Poczułam się niezwykle dobrze. Pierwsza miła rzecz, która spotkała mnie po przyjeździe do tego kraju. Nie sądziłam, że żyją na tym świecie tak mili ludzie, którzy chcą pomóc innym bezinteresownie.

-Słyszę, że kichasz, więc masz jeszcze nasz popisowy ramen- powiedziała stawiając przede mną naczynia.
-Proszę pani, to za dużo- powiedziałam patrząc wielkimi oczami na miskę z zupą oraz trzy talerze z różnymi rodzajami mięsa.
-Jedz i nie gadaj- powiedziała siadając po drugiej stronie.- Nie mam z kim tu rozmawiać, posiedzisz ze mną.
-Przecież ma pani tyle klientów, na pewno ma pani dość tego jazgotu- powiedziałam biorąc niepewnie pałeczki do ręki.
-Przychodzą tutaj dla Yoongiego, nie uważam, że gotuję aż tak dobrze- zaśmiała się, a ja wzięłam do ust pierwszy kęs.
-Nie wydaje mi się- powiedziałam przeżuwając jedzenie z uznaniem.- Yoongi to pani syn, tak?
-Tak, ten mięsożerca- zaśmiała się cicho.- Naprawdę kochane dziecko.
-Na pewno jest dobrym człowiekiem- powiedziałam biorąc się za zupę, która z pewnością miała okazać się lekiem na mój katar.

Rozmawiałam z, jak się okazało, panią Min przez długi czas dopóki nie zjadłam tego, co mi przyniosła. Byłam jej bardzo wdzięczna za tak duży posiłek, ponieważ ostatni posiłek jadłam w samolocie.
-Już będę lecieć, proszę pani- powiedziałam patrząc na to, że na dworze jest już zmrok i dosłownie pustą restaurację, a na głównej sali oprócz nas znajdował się jeszcze jeden chłopak wycierający stoły.- Zasiedziałam się, a nie powinnam.
-Może wpadniesz jeszcze kiedyś?- zapytała kiedy składałam puste naczynia na stosik.
-Jak już moja sytuacja się ustabilizuje i znajdę jakąś pracę to obiecuję, że wrócę i nakupię tyle jedzenia ile sama ważę- powiedziałam kładąc rękę na sercu czym wywołałam jej śmiech.
-Przychodź kiedy chcesz, nie chcę od ciebie pieniędzy- powiedziała oparta o blat. Wpatrywała się we mnie chwilę kiedy schodziłam ze stołka i zakładałam bluzę.- Przyjdź jutro na 8.00 wieczorem- powiedziała zabierając naczynia.

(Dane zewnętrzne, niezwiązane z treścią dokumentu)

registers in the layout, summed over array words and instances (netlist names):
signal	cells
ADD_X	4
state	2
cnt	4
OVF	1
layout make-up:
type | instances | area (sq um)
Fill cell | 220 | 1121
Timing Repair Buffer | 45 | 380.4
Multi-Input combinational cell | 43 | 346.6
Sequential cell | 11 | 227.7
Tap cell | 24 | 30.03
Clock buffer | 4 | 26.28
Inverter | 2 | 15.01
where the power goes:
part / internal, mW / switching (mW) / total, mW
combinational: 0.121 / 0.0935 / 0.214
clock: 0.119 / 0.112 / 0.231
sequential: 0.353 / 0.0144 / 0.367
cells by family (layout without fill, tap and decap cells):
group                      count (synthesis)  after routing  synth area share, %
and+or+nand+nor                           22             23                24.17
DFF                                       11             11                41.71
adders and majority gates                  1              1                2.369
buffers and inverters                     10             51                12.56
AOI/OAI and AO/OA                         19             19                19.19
[config.mk]
export PLATFORM = sky130hd
export DESIGN_NAME = onehot_decoder_sync
export DESIGN_NICKNAME = d
export VERILOG_FILES = /design/src/rtl/onehot_decoder_sync.sv
export SDC_FILE = /design/constraint.sdc
export NUM_CORES = 1
export LEC_CHECK = 0
export ABC_AREA = 1
export ABC_CLOCK_PERIOD_IN_PS = 1300
export CAP_MARGIN = 20
export CORE_MARGIN = 5
export CORE_UTILIZATION = 43
export CTS_CLUSTER_SIZE = 25
export DETAILED_ROUTE_END_ITERATION = 16
export GPL_ROUTABILITY_DRIVEN = 0
export PLACE_DENSITY = 0.72
export SLEW_MARGIN = 25
export SYNTH_ARGS = -nofsm -noshare
export SYNTH_HDL_FRONTEND = slang
export SYNTH_SLANG_ARGS = --single-unit
[constraint.sdc]
create_clock -name clk -period 1.3 [get_ports clk]
set_clock_uncertainty 0.2 [all_clocks]
set_input_delay 0.26 -clock clk [delete_from_list [all_inputs] [get_ports clk]]
set_output_delay 0.26 -clock clk [all_outputs]
set_load 0.01 [all_outputs]
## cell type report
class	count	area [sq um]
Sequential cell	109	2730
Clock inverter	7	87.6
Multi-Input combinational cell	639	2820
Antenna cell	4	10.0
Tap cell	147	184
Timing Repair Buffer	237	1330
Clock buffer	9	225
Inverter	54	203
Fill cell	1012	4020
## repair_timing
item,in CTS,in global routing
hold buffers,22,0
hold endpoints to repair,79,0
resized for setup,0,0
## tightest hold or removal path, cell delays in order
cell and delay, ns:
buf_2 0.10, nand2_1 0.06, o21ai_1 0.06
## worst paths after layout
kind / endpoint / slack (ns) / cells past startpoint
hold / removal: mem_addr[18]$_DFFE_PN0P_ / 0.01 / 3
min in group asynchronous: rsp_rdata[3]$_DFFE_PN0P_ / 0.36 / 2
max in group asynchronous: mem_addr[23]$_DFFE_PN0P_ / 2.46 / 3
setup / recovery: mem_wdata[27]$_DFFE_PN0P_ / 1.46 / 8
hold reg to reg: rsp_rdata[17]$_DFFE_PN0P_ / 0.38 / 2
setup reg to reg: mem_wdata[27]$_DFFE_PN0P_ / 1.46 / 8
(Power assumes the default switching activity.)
`config.mk`:
```
export PLATFORM = sky130hd
export DESIGN_NAME = gpio_cfg_serial_loader
export DESIGN_NICKNAME = d
export VERILOG_FILES = /design/src/rtl/gpio_cfg_pkg.sv /design/src/rtl/gpio_cfg_clkdiv.sv /design/src/rtl/gpio_cfg_serial_loader.sv
export SDC_FILE = /design/constraint.sdc
export NUM_CORES = 1
export LEC_CHECK = 0
export CAP_MARGIN = 20
export CORE_ASPECT_RATIO = 1.1
export CORE_UTILIZATION = 25
export CTS_BUF_LIST = sky130_fd_sc_hd__clkbuf_16
export CTS_CLUSTER_DIAMETER = 80
export CTS_CLUSTER_SIZE = 25
export DETAILED_ROUTE_END_ITERATION = 6
export PLACE_DENSITY = 0.38
export SLEW_MARGIN = 20
export SYNTH_ARGS = -nofsm -noshare
export SYNTH_HDL_FRONTEND = slang
export SYNTH_SLANG_ARGS = --single-unit
```
`constraint.sdc`:
```
create_clock -name clock -period 11.4 [get_ports clock]
set_clock_uncertainty 0.2 [all_clocks]
set_input_delay 2.28 -clock clock [delete_from_list [all_inputs] [get_ports clock]]
set_output_delay 2.28 -clock clock [all_outputs]
set_load 0.01 [all_outputs]
```
**src/rtl/button_event.sv**
```systemverilog
// Turns a debounced button level into single-cycle press/release/long/repeat events.
// The state is visible on dbg_state for external checkers.
module button_event #(
  parameter int unsigned LONG_CYCLES   = 50_000_000,
  parameter int unsigned REPEAT_CYCLES = 10_000_000,
  parameter int unsigned CNT_W         = 26
) (
  input  logic       clk,
  input  logic       reset,
  input  logic       button_in,
  input  logic       enable,
  output logic       press_pulse,
  output logic       release_pulse,
  output logic       long_pulse,
  output logic       repeat_pulse,
  output logic       held,
  output logic [1:0] dbg_state
);

  typedef enum logic [1:0] {
    IDLE  = 2'd0,
    PRESS = 2'd1,
    HOLD  = 2'd2
  } state_e;

  localparam logic [CNT_W-1:0] CNT_ZERO    = '0;
  localparam logic [CNT_W-1:0] CNT_ONE     = CNT_W'(1);
  localparam logic [CNT_W-1:0] LONG_LAST   = CNT_W'(LONG_CYCLES - 1);
  localparam logic [CNT_W-1:0] REPEAT_LAST = CNT_W'(REPEAT_CYCLES - 1);
  localparam bit               REPEAT_ON   = (REPEAT_CYCLES != 0);

  state_e           state_q, state_d;
  logic [CNT_W-1:0] cnt_q, cnt_d;
  logic             btn_q, btn_d;
  logic             press_q, press_d;
  logic             release_q, release_d;
  logic             long_q, long_d;
  logic             repeat_q, repeat_d;
  logic             held_q, held_d;
  logic             rise;

  assign rise = button_in & ~btn_q;

  always_comb begin
    state_d   = state_q;
    cnt_d     = cnt_q;
    btn_d     = button_in;
    press_d   = 1'b0;
    release_d = 1'b0;
    long_d    = 1'b0;
    repeat_d  = 1'b0;
    if (!enable) begin
      // Aborted presses are dropped silently; btn_q keeps tracking so a held
      // level does not look like a fresh edge once enable returns.
      state_d = IDLE;
      cnt_d   = CNT_ZERO;
    end else begin
      case (state_q)
        IDLE: begin
          cnt_d = CNT_ZERO;
          if (rise) begin
            state_d = PRESS;
            press_d = 1'b1;
          end
        end
        PRESS: begin
          if (!button_in) begin
            state_d   = IDLE;
            cnt_d     = CNT_ZERO;
            release_d = 1'b1;
          end else if (cnt_q == LONG_LAST) begin
            state_d = HOLD;
            cnt_d   = CNT_ZERO;
            long_d  = 1'b1;
          end else begin
            cnt_d = cnt_q + CNT_ONE;
          end
        end
        HOLD: begin
          if (!button_in) begin
            state_d   = IDLE;
            cnt_d     = CNT_ZERO;
            release_d = 1'b1;
          end else if (REPEAT_ON && (cnt_q == REPEAT_LAST)) begin
            cnt_d    = CNT_ZERO;
            repeat_d = 1'b1;
          end else if (REPEAT_ON) begin
            cnt_d = cnt_q + CNT_ONE;
          end else begin
            cnt_d = CNT_ZERO;
          end
        end
        default: begin
          state_d = IDLE;
          cnt_d   = CNT_ZERO;
        end
      endcase
    end
    held_d = (state_d != IDLE);
  end

  always_ff @(posedge clk or negedge reset) begin
    if (!reset) begin
      state_q   <= IDLE;
      cnt_q     <= CNT_ZERO;
      btn_q     <= 1'b0;
      press_q   <= 1'b0;
      release_q <= 1'b0;
      long_q    <= 1'b0;
      repeat_q  <= 1'b0;
      held_q    <= 1'b0;
    end else begin
      state_q   <= state_d;
      cnt_q     <= cnt_d;
      btn_q     <= btn_d;
      press_q   <= press_d;
      release_q <= release_d;
      long_q    <= long_d;
      repeat_q  <= repeat_d;
      held_q    <= held_d;
    end
  end

  assign press_pulse   = press_q;
  assign release_pulse = release_q;
  assign long_pulse    = long_q;
  assign repeat_pulse  = repeat_q;
  assign held          = held_q;
  assign dbg_state     = state_q;

  pulses_exclusive_a : assert property (@(posedge clk) disable iff (!reset)
    $onehot0({press_q, release_q, long_q, repeat_q}));

endmodule
```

Stałam otępiała nie rozumiejąc, o co chodzi. Nie wiedziałam, czy mogę się cieszyć, ponieważ jednak mogła mnie zatrudnić czy może jednak zostałam zaproszona na kolejny obiad.
-To znaczy..- zaczęłam zanim zniknęła za drzwiami kuchni.
-Tak, zaczynasz od jutra, a taka godzina, ponieważ będą tu siedzieć do rana i nie chcę abyś mi padła przed ich wyjściem. Po prostu bądź o czasie- kiedy straciłam ją z pola widzenia dosłownie zaczęłam skakać ze szczęścia.